(Supplied material Opens)

[config.mk]
export PLATFORM = sky130hd
export DESIGN_NAME = axi_forwarding_lut
export DESIGN_NICKNAME = d
export VERILOG_FILES = /design/src/rtl/axi_fwd_pkg.sv /design/src/rtl/axi_fwd_table.sv /design/src/rtl/axi_forwarding_lut.sv
export SDC_FILE = /design/constraint.sdc
export NUM_CORES = 1
export LEC_CHECK = 0
export BUFFER_PORTS_ARGS = -buffer_cell sky130_fd_sc_hd__buf_2
export CAP_MARGIN = 20
export CORE_ASPECT_RATIO = 0.7
export CORE_MARGIN = 2
export CORE_UTILIZATION = 53
export DETAILED_ROUTE_END_ITERATION = 8
export PLACE_DENSITY_LB_ADDON = 0.15
export SLEW_MARGIN = 20
export SYNTH_ARGS = -nofsm -noshare
export SYNTH_HDL_FRONTEND = slang
export SYNTH_SLANG_ARGS = --single-unit
[constraint.sdc]
create_clock -name clk -period 21.2 [get_ports clk]
set_clock_uncertainty 0.1 [all_clocks]
set_input_delay 1.06 -clock clk [delete_from_list [all_inputs] [get_ports clk]]
set_output_delay 1.06 -clock clk [all_outputs]
set_load 0.01 [all_outputs]
[src/rtl/axi_fwd_pkg.sv]
// Shared definitions for the AXI-stream forwarding lookup stage.
//   fwd_state_e     : forwarding FSM state encoding (IDLE=0, LOOKUP=1, REQ=2, WAIT_EOP=3)
//   port_width()    : width of the port field of a table entry
//   entry_valid_bit : bit index of the valid flag within a table entry {valid, port}
package axi_fwd_pkg;

    typedef enum logic [1:0] {
        StIdle    = 2'd0,
        StLookup  = 2'd1,
        StReq     = 2'd2,
        StWaitEop = 2'd3
    } fwd_state_e;

    function automatic int unsigned port_width(input int unsigned num_outputs);
        return (num_outputs > 1) ? $clog2(num_outputs) : 1;
    endfunction

    // Entry layout is {valid, port}: valid sits just above the port field.
    function automatic int unsigned entry_valid_bit(input int unsigned num_outputs);
        return port_width(num_outputs);
    endfunction

endpackage

[src/rtl/axi_fwd_table.sv]
// Host-programmable routing table held in flops, one write port and one registered read port.
//   clk, reset          : clock, asynchronous active-high reset (all entries cleared = invalid)
//   wr_en_i/addr/data   : write strobe, index and entry, applied on the clock edge
//   rd_en_i, rd_addr_i  : read request; entry is captured into rd_data_o on the clock edge
//   rd_data_o           : registered read data (holds until the next read)
// A read and a write of the same index on the same edge returns the old entry.
module axi_fwd_table #(
    parameter int unsigned ADDR_WIDTH  = 8,
    parameter int unsigned ENTRY_WIDTH = 2
) (
    input  logic                   clk,
    input  logic                   reset,
    input  logic                   wr_en_i,
    input  logic [ADDR_WIDTH-1:0]  wr_addr_i,
    input  logic [ENTRY_WIDTH-1:0] wr_data_i,
    input  logic                   rd_en_i,
    input  logic [ADDR_WIDTH-1:0]  rd_addr_i,
    output logic [ENTRY_WIDTH-1:0] rd_data_o
);

    localparam int unsigned Depth = 1 << ADDR_WIDTH;

    logic [ENTRY_WIDTH-1:0] mem_q [Depth];
    logic [ENTRY_WIDTH-1:0] rd_data_q;

    always_ff @(posedge clk or posedge reset) begin
        if (reset) begin
            for (int unsigned i = 0; i < Depth; i++) begin
                mem_q[i] <= '0;
            end
            rd_data_q <= '0;
        end else begin
            if (wr_en_i) begin
                mem_q[wr_addr_i] <= wr_data_i;
            end
            if (rd_en_i) begin
                rd_data_q <= mem_q[rd_addr_i];
            end
        end
    end

    assign rd_data_o = rd_data_q;

endmodule
===== src/rtl/dp_issue_stage.sv =====
`default_nettype none
// ============================================================================
// Module   : dp_issue_stage
// Purpose  : Issue stage in front of the datapath. It accepts an instruction,
//            reads operands from an 8x4 register file and issues them for one
//            cycle. After DP_LATENCY cycles it writes Y1/Y2 back to the
//            register file and counts the instruction as retired.
// Options  : ISSUE_BYPASS_EN - accept in WB and forward writeback values
// Revision : 1.0 - initial release
// ============================================================================
module dp_issue_stage #(
    parameter int DP_LATENCY = 1
) (
    input  logic        clk,
    input  logic        rst,
    input  logic        in_valid,
    output logic        in_ready,
    input  logic [25:0] in_instr,
    output logic        issue,
    output logic [2:0]  op,
    output logic        form,
    output logic [1:0]  vec,
    output logic [1:0]  write,
    output logic [3:0]  A,
    output logic [3:0]  B,
    output logic [3:0]  C,
    output logic [3:0]  D,
    output logic [3:0]  zero_reg,
    input  logic [3:0]  Y1,
    input  logic [3:0]  Y2,
    input  logic [2:0]  dbg_idx,
    output logic [3:0]  dbg_data,
    output logic [15:0] retired
);

    localparam logic [1:0] S_IDLE  = 2'd0;
    localparam logic [1:0] S_ISSUE = 2'd1;
    localparam logic [1:0] S_WAIT  = 2'd2;
    localparam logic [1:0] S_WB    = 2'd3;

    localparam logic [2:0] C_WAIT_LAST = 3'(DP_LATENCY - 1);
    localparam bit         C_HAS_WAIT  = (DP_LATENCY > 1);

    logic [1:0]  state_q;
    logic [1:0]  state_d;
    logic [2:0]  cnt_q;
    logic [2:0]  cnt_d;

    logic        w_ready;
    logic        w_accept;
    logic        w_issue;
    logic        w_wb;
    logic        w_we1;
    logic        w_we2;

    logic [3:0]  rf_q [8];
    logic [2:0]  w_src [4];
    logic [3:0]  w_opnd [4];
    logic [3:0]  w_zero;

    logic [2:0]  op_q;
    logic        form_q;
    logic [1:0]  vec_q;
    logic [1:0]  write_q;
    logic [2:0]  dst1_q;
    logic [2:0]  dst2_q;
    logic [3:0]  opnd_q [4];
    logic [3:0]  zero_q;
    logic [15:0] retired_q;

    assign w_src[0] = in_instr[17:15];
    assign w_src[1] = in_instr[14:12];
    assign w_src[2] = in_instr[11:9];
    assign w_src[3] = in_instr[8:6];

    assign w_accept = in_valid & w_ready;

    // r0 is never written, so writes to it are filtered here
    assign w_we1 = w_wb & write_q[0] & (dst1_q != 3'd0);
    assign w_we2 = w_wb & write_q[1] & (dst2_q != 3'd0);

    // ------------------------------------------------------------------
    // FSM: state register
    // ------------------------------------------------------------------
    always_ff @(posedge clk or posedge rst) begin
        if (rst) begin
            state_q <= S_IDLE;
            cnt_q   <= 3'd0;
        end else begin
            state_q <= state_d;
            cnt_q   <= cnt_d;
        end
    end

    // ------------------------------------------------------------------
    // FSM: next-state logic
    // ------------------------------------------------------------------
    always_comb begin
        state_d = state_q;
        cnt_d   = cnt_q;
        case (state_q)
            S_IDLE: begin
                if (w_accept) begin
                    state_d = S_ISSUE;
                end
            end
            S_ISSUE: begin
                if (C_HAS_WAIT) begin
                    state_d = S_WAIT;
                    cnt_d   = 3'd1;
                end else begin
                    state_d = S_WB;
                end
            end
            S_WAIT: begin
                // WAIT spans DP_LATENCY-1 cycles; cnt_q numbers them from 1
                if (cnt_q >= C_WAIT_LAST) begin
                    state_d = S_WB;
                end else begin
                    cnt_d = cnt_q + 3'd1;
                end
            end
            S_WB: begin
                state_d = w_accept ? S_ISSUE : S_IDLE;
            end
            default: begin
                state_d = S_IDLE;
            end
        endcase
    end

    // ------------------------------------------------------------------
    // FSM: output decode
    // ------------------------------------------------------------------
    always_comb begin
        w_issue = (state_q == S_ISSUE);
        w_wb    = (state_q == S_WB);
`ifdef ISSUE_BYPASS_EN
        w_ready = (state_q == S_IDLE) || (state_q == S_WB);
`else
        w_ready = (state_q == S_IDLE);
`endif
    end

    // ------------------------------------------------------------------
    // Operand read, with forwarding of the same-edge writeback if enabled
    // ------------------------------------------------------------------
    always_comb begin
        for (int i = 0; i < 4; i++) begin
            w_opnd[i] = rf_q[w_src[i]];
            w_zero[i] = (w_src[i] == 3'd0);
`ifdef ISSUE_BYPASS_EN
            if (w_we1 && (dst1_q == w_src[i])) begin
                w_opnd[i] = Y1;
            end
            // Y2 checked last so it wins a dst1==dst2 collision
            if (w_we2 && (dst2_q == w_src[i])) begin
                w_opnd[i] = Y2;
            end
`endif
        end
    end

    // ------------------------------------------------------------------
    // Instruction capture; held until the next accept
    // ------------------------------------------------------------------
    always_ff @(posedge clk or posedge rst) begin
        if (rst) begin
            op_q    <= 3'd0;
            form_q  <= 1'b0;
            vec_q   <= 2'd0;
            write_q <= 2'd0;
            dst1_q  <= 3'd0;
            dst2_q  <= 3'd0;
            zero_q  <= 4'd0;
            for (int i = 0; i < 4; i++) begin
                opnd_q[i] <= 4'd0;
            end
        end else if (w_accept) begin
            op_q    <= in_instr[25:23];
            form_q  <= in_instr[22];
            vec_q   <= in_instr[21:20];
            write_q <= in_instr[19:18];
            dst1_q  <= in_instr[5:3];
            dst2_q  <= in_instr[2:0];
            zero_q  <= w_zero;
            for (int i = 0; i < 4; i++) begin
                opnd_q[i] <= w_opnd[i];
            end
        end
    end

    // ------------------------------------------------------------------
    // Register file writeback and retired counter
    // ------------------------------------------------------------------
    always_ff @(posedge clk or posedge rst) begin
        if (rst) begin
            for (int i = 0; i < 8; i++) begin
                rf_q[i] <= 4'd0;
            end
            retired_q <= 16'd0;
        end else if (w_wb) begin
            if (w_we1) begin
                rf_q[dst1_q] <= Y1;
            end
            if (w_we2) begin
                rf_q[dst2_q] <= Y2;
            end
            retired_q <= retired_q + 16'd1;
        end
    end

    assign in_ready = w_ready;
    assign issue    = w_issue;
    assign op       = op_q;
    assign form     = form_q;
    assign vec      = vec_q;
    assign write    = write_q;
    assign A        = opnd_q[0];
    assign B        = opnd_q[1];
    assign C        = opnd_q[2];
    assign D        = opnd_q[3];
    assign zero_reg = zero_q;
    assign dbg_data = rf_q[dbg_idx];
    assign retired  = retired_q;

endmodule
`default_nettype wire


===== config.mk =====
export PLATFORM = sky130hd
export DESIGN_NAME = dp_issue_stage
export DESIGN_NICKNAME = d
export VERILOG_FILES = /design/src/rtl/dp_issue_stage.sv
export SDC_FILE = /design/constraint.sdc
export NUM_CORES = 1
export LEC_CHECK = 0
export CAP_MARGIN = 5
export CORE_ASPECT_RATIO = 0.5
export CORE_UTILIZATION = 50
export CTS_BUF_LIST = sky130_fd_sc_hd__clkbuf_4
export DETAILED_ROUTE_END_ITERATION = 10
export GPL_ROUTABILITY_DRIVEN = 0
export PLACE_DENSITY = 0.84
export REMOVE_ABC_BUFFERS = 1
export SYNTH_ARGS = -nofsm -noshare
export SYNTH_HDL_FRONTEND = slang
export SYNTH_SLANG_ARGS = --single-unit

===== constraint.sdc =====
create_clock -name clk -period 8.7 [get_ports clk]
set_clock_uncertainty 0.15 [all_clocks]
set_input_delay 2.175 -clock clk [delete_from_list [all_inputs] [get_ports clk]]
set_output_delay 2.175 -clock clk [all_outputs]
set_load 0.005 [all_outputs]

Yosys cells after proc, flatten, opt, wreduce, memory -nomap -nowiden
Cells that the tools add are included. W data, S select, Z words.

Register bits after elaboration: 87. Input port bits: 40. Output and inout port bits: 50. Word-level logic and storage cells: 91.

$add $sub $neg: 2. Magnitude comparators: 10. Equal/unequal tests: 5. Mux-type cells: 28. Bitwise logic cells: 13. Reduce and logical (&&, ||, !) cells: 11.

Operators by type and width (count): $mux W32 (3); $bwmux W32 (2); $bmux W4 S3 (5); $mux W4 (12); $ge A4 B4 Y1 const B (7); $not A3 Y4 (7); $demux W4 S3 (2); $add A16 B1 Y16 const B (1); $logic_not A3 Y1 (4); $lt A4 B1 Y1 const B (2); $pmux W2 S4 (1); $reduce_bool A3 Y1 (2); $and A1 B1 Y1 (5); $eq A2 B2 Y1 const B (2); $mux W2 (2); $reduce_and A2 Y1 (2); $add A3 B1 Y3 const B (1); $ge A3 B1 Y1 const B (1); $eq A2 B1 Y1 const B (1); $logic_and A1 B1 Y1 (2); $logic_not A2 Y1 (1); $ne A2 B1 Y1 const B (1); $ne A2 B2 Y1 const B (1); $mux W1 (1); $not A1 Y1 (1).

Depth between registers and ports, before layout
Depth in word-level cells: 10. Gate-level depth with buffers: 7. Depth with buffers taken out: 5.

Worst setup path after synthesis
Ideal clock, no wire load.

Path kind: input port to output port. From: input port dbg_idx[1]. To: output port dbg_data[3]. Arrival: 3255 ps. Slack: 3120 ps. Cell stages on the path: 3. Cells stage by stage: clkbuf_1 -> mux4_2 -> mux2_2.

Word-level cells in the longest chain between the ends: 4.

RTL lines: from (decl) (line 31) `input logic [2:0] dbg_idx,`; $not A3 Y4 (implied by the code) (line 224) `assign dbg_data = rf_q[dbg_idx];`; $bmux W4 S3 (line 224); $mux W4 (implied by the code) (2 in a row) (line 224); to (decl) (line 32) `output logic [3:0] dbg_data,`.

No other way between the ends. The select of a mux whose other input is x is not followed.

Worst setup path in the final report
From: input port dbg_idx[0]. To: output port dbg_data[3].

Same word-level chain as after synthesis.

==> PnR_summary.wiki <==
{| class="wikitable"
! Metric !! Value
|-
| Worst setup EP type || output port
|-
| Slew headroom || between 20 and 30%
|-
| Post-synthesis cell area || 0.00496 mm2
|-
| Number of instances on the worst hold path || 2
|-
| Total of hold buffers inserted after clock tree synthesis || 0
|-
| Fraction of synthesized cell area taken by the top area cell type || 42.3%
|-
| Count of port buffers added during placement || 89
|-
| Count of state elements after synthesis || 84
|-
| Met2 WL || between 5 and 6 mm
|-
| ANT nets after route || 0
|-
| Final Hold Viols || 0
|-
| Starting utilization of the core area || 52.0%
|-
| Insertion delay to the later sink of the worst-skew pair || approximately 460 ps
|-
| DRC violations left || 0
|-
| Post-layout worst setup margin || about 2100 ps
|-
| Final max-slew violation count || 0
|-
| Placeable core region || approximately 0.0095 mm2
|-
| Sequential area share after synthesis || roughly 42%
|-
| Most frequent cells after synthesis || 84 x sky130_fd_sc_hd__dfrtp_1, 81 x sky130_fd_sc_hd__mux2i_1, 53 x sky130_fd_sc_hd__nand2_1
|-
| # Max-Cap Violations || 0
|-
| Overflow after GRT || 0
|-
| Number of cells in the design after placement || 653
|-
| Multi-input gate area in the final layout || between 0.002 and 0.003 mm2
|-
| Antenna violations before repair || 0
|-
| Crit path required time || about 6400 ps
|-
| Chip height || around 72 um
|-
| Highest routing layer actually used || met4
|-
| Result of the run || finished clean
|-
| Die width || around 140 um
|-
| Total of cells resized after clock tree synthesis || 0
|-
| Post-CTS setup buffer count || 0
|-
| Post-synthesis mux area share || 26.3%
|-
| Num Clock Sinks || between 80 and 90
|-
| Global routing usage summed across all routing layers || a little over a quarter
|-
| Post-synthesis cell type with the largest combined area || sky130_fd_sc_hd__dfrtp_1
|-
| RR Startpoint || state_q[0]
|-
| Maximum fanout encountered on the critical timing path || 8
|-
| Worst setup path class || input pin to output port
|-
| Setup TNS || 0 ps
|-
| Path class of the lowest-slack min-delay path || register to register
|-
| Global-route wire length before repair || ~20 mm
|-
| Syn Area/Cell || ~11 um2
|-
| Worst slack on hold paths || 341 ps
|-
| Root buffer cell || sky130_fd_sc_hd__clkbuf_4
|-
| Clock-pin slew on the worst setup and hold paths || 140 ps
|-
| Filler Cell Count || slightly below 800
|-
| Post-route fraction of the period consumed by the critical path || about 75%
|-
| Fraction of final layout cells with drive strength greater than 1 || between 10% and 20%
|-
| Row count || 25
|-
| HPWL reported at the end of detailed placement || 8.88 mm
|-
| Total power consumption of the routed design || approximately 0.0017 W
|-
| Drt first-iter violations || roughly 290
|-
| Top reg by flops || rf_q
|-
| Most frequent cell after synthesis || sky130_fd_sc_hd__dfrtp_1
|-
| Count of vias placed by the detailed router || a little under 4000
|-
| Post-synthesis adder-cell area fraction || approximately 1%
|-
| Unrepaired setup endpoints after global routing || no
|-
| Number of primary I/O pins || 90
|-
| Synth area leaders || sky130_fd_sc_hd__dfrtp_1 42%, sky130_fd_sc_hd__mux2i_1 16%, sky130_fd_sc_hd__mux2_2 4.3%, sky130_fd_sc_hd__mux4_2 4.1%, sky130_fd_sc_hd__nand2_1 4.0%
|-
| Area of the die || ~0.010 mm2
|-
| Number of global-route vias before repair || between 3000 and 4000
|-
| CP arrival || approximately 4200 ps
|-
| Worst setup startpoint || dbg_idx[0]
|-
| Final WL || 12.8 mm
|-
| Fmax || 153 MHz
|-
| Met3 wire length || between 1 and 1.5 mm
|-
| Dominant combinational cell family by area after synthesis || multiplexers
|-
| Number of detailed-routing iterations run before antenna repair || 5
|-
| Final critical delay including setup and external delays || between 6000 and 7000 ps
|-
| Number of nets at the end of the flow || 573
|-
| Startpoint types || input pin
|-
| Sequential cell area || ~0.0021 mm2
|-
| CTS buffer count || 9
|-
| Fraction of registers with async set/reset || 100%
|-
| Buffer depth of the longest clock path || 2
|-
| Lkg Pwr || 2.52 nW
|-
| Compound-Gate Fraction of Synth Area || between 10% and 20%
|-
| Synth unique cells || between 40 and 50
|-
| Slew of the pin with the lowest slew margin || roughly 1100 ps
|-
| H-tree levels || 3
|-
| Number of synthesized flops with an enable pin || 0
|-
| Post-detailed-route wirelength per cell || ~19 um
|-
| Final number of setup-violating endpoints || 0
|-
| Worst ir drop on vdd || roughly 0.15 mV
|-
| Largest register FFs || 32
|-
| Cell Pwr Density || 280 mW/mm2
|-
| Length in cells of the worst reg-to-reg path || 4
|-
| Post-Route M1 WL || ~5.4 mm
|-
| Vias per std cell || approximately 6
|-
| Number of warning messages in the yosys log || 0
|-
| Setup slack at placement || approximately 2100 ps
|-
| TritonCTS clock tree || built
|-
| Ys flop type || sky130_fd_sc_hd__dfrtp_1
|-
| Post-Synthesis Cells || 453
|-
| Start point of the worst hold path || A[0]
|-
| Area delta synth->final || 20.6%
|-
| Finished Layout Cells || 669
|-
| Simple-gate share of the synthesized area || about 13%
|-
| Total inserted antenna cells || 0
|-
| Xor/xnor cell area share of the yosys netlist || around 2.6%
|-
| Largest net degree at the start of global routing || 85
|}
worst paths after layout:
check	to	slack (ps)
max in group asynchronous	A[1]	5540
setup / recovery	dbg_data[3]	2140
hold / removal	A[0]	340
hold reg to reg	A[0]	340
setup reg to reg	rf_q[17]	6010
min in group asynchronous	C[1]	2200
power breakdown:
part           total, W  internal [W]  switching (W)
Sequential     0.000776      0.000541       0.000235
Combinational  0.000691      0.000413       0.000277
Clock          0.000207     0.0000618       0.000145
Total           0.00167       0.00102       0.000657
cell type report:
type,instances,share of cell area [%]
inverters,4,0.272
multi-input cells,340,44.9
clock inverters,6,0.648
flip-flops and latches,84,35.1
repair buffers,90,15.0
clock buffers,10,1.25
well taps,135,2.82
cell usage in the layout, fill, tap and decap left out, types with 6 or more instances in the layout:
| cell type | Yosys | routed |
|---|---|---|
| sky130_fd_sc_hd__clkdlybuf4s50_1 | 0 | 89 |
| sky130_fd_sc_hd__nand3_1 | 6 | 6 |
| sky130_fd_sc_hd__xnor2_1 | 11 | 11 |
| sky130_fd_sc_hd__a21oi_1 | 10 | 10 |
| sky130_fd_sc_hd__mux2i_1 | 81 | 81 |
| sky130_fd_sc_hd__clkbuf_4 | 0 | 10 |
| sky130_fd_sc_hd__o21ai_0 | 26 | 26 |
| sky130_fd_sc_hd__nor2b_1 | 7 | 7 |
| sky130_fd_sc_hd__a2bb2oi_1 | 7 | 7 |
| sky130_fd_sc_hd__a22oi_1 | 24 | 24 |
| sky130_fd_sc_hd__or2_2 | 6 | 6 |
| sky130_fd_sc_hd__nor2_1 | 19 | 19 |
| sky130_fd_sc_hd__mux2_2 | 19 | 19 |
| sky130_fd_sc_hd__nand2_1 | 53 | 52 |
| sky130_fd_sc_hd__dfrtp_1 | 84 | 84 |
| sky130_fd_sc_hd__nand2b_1 | 11 | 11 |
| sky130_fd_sc_hd__mux4_2 | 9 | 9 |
metal layers:
| metal | track usage (%) | up-vias |
|---|---|---|
| met2 | 40.3 | 177 |
| met3 | 7.26 | 42 |
| met1 | 35.4 | 1886 |
| met5 | 0 | - |
| met4 | 11.9 | 0 |
| li1 | - | 1829 |
worst max-delay path: stages:
cell and delay (ps):
sky130_fd_sc_hd__clkdlybuf4s50_1 760, sky130_fd_sc_hd__mux4_2 550, sky130_fd_sc_hd__mux2_2 270, sky130_fd_sc_hd__clkdlybuf4s50_1 470
cell families (layout without fill, tap and decap cells):
group,count (synthesis),in the layout
AO/OA/AOI/OAI,84,84
XOR/XNOR,15,15
adder cells (fa/ha/maj),4,4
buffers and inverters,29,110
flip-flops,84,84
multiplexers,112,112
AND/OR/NAND/NOR,125,125
stage by stage:
step,util (%),area (um2)
CTS,62.8,5990
global route,62.8,5990
floorplan,-,4800
global placement,61.6,5870
detailed placement,61.6,5870
finish,62.8,5990
Note: power is estimated with default switching activity, not from simulation.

(Supplied material Closes)

### Goal of the exercise
Go through the records line by line, and copy each line that holds the string "field".

### Response for this exercise
//   port_width()    : width of the port field of a table entry
    // Entry layout is {valid, port}: valid sits just above the port field.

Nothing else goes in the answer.